*WORK ITEM*. Nothing belongs in the answer except the lines of the material that include "else".

[[ DATA RECORDS, beginning ]]

**src/rtl/muldiv_pkg.sv**
```systemverilog
// Shared encodings and constants for the RV32M multiply/divide unit.
package muldiv_pkg;

   localparam int unsigned ITER_CNT = 32;
   localparam int unsigned CNT_W    = 6;

   localparam logic [2:0] OP_MUL    = 3'd0;
   localparam logic [2:0] OP_MULH   = 3'd1;
   localparam logic [2:0] OP_MULHSU = 3'd2;
   localparam logic [2:0] OP_MULHU  = 3'd3;
   localparam logic [2:0] OP_DIV    = 3'd4;
   localparam logic [2:0] OP_DIVU   = 3'd5;
   localparam logic [2:0] OP_REM    = 3'd6;
   localparam logic [2:0] OP_REMU   = 3'd7;

   typedef enum logic [1:0] {
      IDLE = 2'd0,
      CALC = 2'd1,
      DONE = 2'd2
   } state_t;

   localparam logic [31:0] DIV0_QUOT    = 32'hFFFF_FFFF;
   localparam logic [31:0] OVF_DIVIDEND = 32'h8000_0000;
   localparam logic [31:0] OVF_DIVISOR  = 32'hFFFF_FFFF;
   localparam logic [31:0] OVF_QUOT     = 32'h8000_0000;
   localparam logic [31:0] OVF_REM      = 32'h0000_0000;

   // rs1 is signed for MUL/MULH/MULHSU/DIV/REM
   function automatic logic op_a_signed(input logic [2:0] op);
      return (op == OP_MUL) || (op == OP_MULH) || (op == OP_MULHSU) ||
             (op == OP_DIV) || (op == OP_REM);
   endfunction

   // rs2 is signed for MUL/MULH/DIV/REM
   function automatic logic op_b_signed(input logic [2:0] op);
      return (op == OP_MUL) || (op == OP_MULH) || (op == OP_DIV) || (op == OP_REM);
   endfunction

endpackage

```
**src/rtl/muldiv_sign_fix.sv**
```systemverilog
// Conditional two's-complement of magnitude product, quotient and remainder.
module muldiv_sign_fix #(
   parameter int unsigned W = 32
) (
   input  logic [2*W-1:0] prod,
   input  logic           neg_prod,
   input  logic [W-1:0]   quot,
   input  logic           neg_quot,
   input  logic [W-1:0]   rem,
   input  logic           neg_rem,
   output logic [2*W-1:0] prod_fix,
   output logic [W-1:0]   quot_fix,
   output logic [W-1:0]   rem_fix
);

   assign prod_fix = neg_prod ? -prod : prod;
   assign quot_fix = neg_quot ? -quot : quot;
   assign rem_fix  = neg_rem  ? -rem  : rem;

endmodule

```
**src/rtl/riscv_muldiv_unit.sv**
```systemverilog
// Iterative RV32M multiply/divide unit with start/done handshake.
// Optional MULDIV_FAST_MUL_EN: single-cycle combinational multiplies.
module riscv_muldiv_unit
   import muldiv_pkg::*;
#(
   parameter int unsigned XLEN = 32
) (
   input  logic            clk,
   input  logic            rst_n,
   input  logic            Start,
   input  logic            Flush,
   input  logic [2:0]      Op,
   input  logic [XLEN-1:0] In_A,
   input  logic [XLEN-1:0] In_B,
   output logic            Ready,
   output logic            Busy,
   output logic            Done,
   output logic [XLEN-1:0] Result
);

   localparam int unsigned W  = XLEN;
   localparam int unsigned W2 = 2 * XLEN;

   state_t           state, state_nxt;
   logic [CNT_W-1:0] cnt, cnt_nxt;
   logic [W2-1:0]    p_q, p_nxt, p_step;
   logic [W-1:0]     m_q, m_nxt;
   logic [2:0]       op_q, op_nxt;
   logic             neg_lo_q, neg_lo_nxt, neg_rem_q, neg_rem_nxt;
   logic [W-1:0]     res_nxt;

   logic [W:0]       mul_sum, div_sh, div_diff;
   logic             a_neg, b_neg, div_zero, div_ovf;
   logic [W-1:0]     a_mag, b_mag, calc_res;
   logic [W2-1:0]    prod_fix;
   logic [W-1:0]     quot_fix, rem_fix;

   // One iteration: shift-add for multiply, restoring shift-subtract for divide
   always_comb begin
      mul_sum  = {1'b0, p_q[W2-1:W]} + (p_q[0] ? {1'b0, m_q} : (W+1)'(0));
      div_sh   = {p_q[W2-1:W], p_q[W-1]};
      div_diff = div_sh - {1'b0, m_q};
      if (!op_q[2])
         p_step = {mul_sum, p_q[W-1:1]};
      else if (!div_diff[W])
         p_step = {div_diff[W-1:0], p_q[W-2:0], 1'b1};
      else
         p_step = {div_sh[W-1:0], p_q[W-2:0], 1'b0};
   end

   muldiv_sign_fix #(.W(W)) u_sign_fix (
      .prod     (p_step),
      .neg_prod (neg_lo_q),
      .quot     (p_step[W-1:0]),
      .neg_quot (neg_lo_q),
      .rem      (p_step[W2-1:W]),
      .neg_rem  (neg_rem_q),
      .prod_fix (prod_fix),
      .quot_fix (quot_fix),
      .rem_fix  (rem_fix)
   );

   always_comb begin
      case (op_q)
         OP_MUL:                       calc_res = prod_fix[W-1:0];
         OP_MULH, OP_MULHSU, OP_MULHU: calc_res = prod_fix[W2-1:W];
         OP_DIV, OP_DIVU:              calc_res = quot_fix;
         default:                      calc_res = rem_fix;
      endcase
   end

   assign a_neg    = op_a_signed(Op) & In_A[W-1];
   assign b_neg    = op_b_signed(Op) & In_B[W-1];
   assign a_mag    = a_neg ? -In_A : In_A;
   assign b_mag    = b_neg ? -In_B : In_B;
   assign div_zero = (In_B == '0);
   assign div_ovf  = ((Op == OP_DIV) || (Op == OP_REM)) &&
                     (In_A == OVF_DIVIDEND) && (In_B == OVF_DIVISOR);

`ifdef MULDIV_FAST_MUL_EN
   logic signed [W2-1:0] fa_x, fb_x, fast_prod;
   assign fa_x      = W2'($signed({op_a_signed(Op) & In_A[W-1], In_A}));
   assign fb_x      = W2'($signed({op_b_signed(Op) & In_B[W-1], In_B}));
   assign fast_prod = fa_x * fb_x;
`endif

   // Next-state and datapath load decisions
   always_comb begin
      state_nxt   = state;
      cnt_nxt     = cnt;
      p_nxt       = p_q;
      m_nxt       = m_q;
      op_nxt      = op_q;
      neg_lo_nxt  = neg_lo_q;
      neg_rem_nxt = neg_rem_q;
      res_nxt     = Result;

      case (state)
         IDLE: begin
            if (Start) begin
               if (Op[2] && div_zero) begin
                  state_nxt = DONE;
                  res_nxt   = Op[1] ? In_A : DIV0_QUOT;
               end else if (div_ovf) begin
                  state_nxt = DONE;
                  res_nxt   = Op[1] ? OVF_REM : OVF_QUOT;
               end
`ifdef MULDIV_FAST_MUL_EN
               else if (!Op[2]) begin
                  state_nxt = DONE;
                  res_nxt   = (Op == OP_MUL) ? fast_prod[W-1:0] : fast_prod[W2-1:W];
               end
`endif
               else begin
                  state_nxt   = CALC;
                  cnt_nxt     = '0;
                  op_nxt      = Op;
                  neg_lo_nxt  = a_neg ^ b_neg;
                  neg_rem_nxt = a_neg;
                  m_nxt       = Op[2] ? b_mag : a_mag;
                  p_nxt       = {W'(0), Op[2] ? a_mag : b_mag};
               end
            end
         end
         CALC: begin
            p_nxt   = p_step;
            cnt_nxt = cnt + CNT_W'(1);
            if (cnt == CNT_W'(ITER_CNT - 1)) begin
               state_nxt = DONE;
               cnt_nxt   = '0;
               res_nxt   = calc_res;
            end
         end
         DONE:    state_nxt = IDLE;
         default: state_nxt = IDLE;
      endcase

      if (Flush) begin
         state_nxt = IDLE;
         cnt_nxt   = '0;
         res_nxt   = Result;
      end
   end

   always_ff @(posedge clk or negedge rst_n) begin
      if (!rst_n) begin
         state     <= IDLE;
         cnt       <= '0;
         p_q       <= '0;
         m_q       <= '0;
         op_q      <= OP_MUL;
         neg_lo_q  <= 1'b0;
         neg_rem_q <= 1'b0;
         Result    <= '0;
         Ready     <= 1'b1;
         Busy      <= 1'b0;
         Done      <= 1'b0;
      end else begin
         state     <= state_nxt;
         cnt       <= cnt_nxt;
         p_q       <= p_nxt;
         m_q       <= m_nxt;
         op_q      <= op_nxt;
         neg_lo_q  <= neg_lo_nxt;
         neg_rem_q <= neg_rem_nxt;
         Result    <= res_nxt;
         Ready     <= (state_nxt == IDLE);
         Busy      <= (state_nxt == CALC);
         Done      <= (state_nxt == DONE);
      end
   end

endmodule

```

[[ DATA RECORDS, end ]]

*TASK SOLUTION*.
      else if (!div_diff[W])
      else
               end else if (div_ovf) begin
               else if (!Op[2]) begin
               else begin
      end else begin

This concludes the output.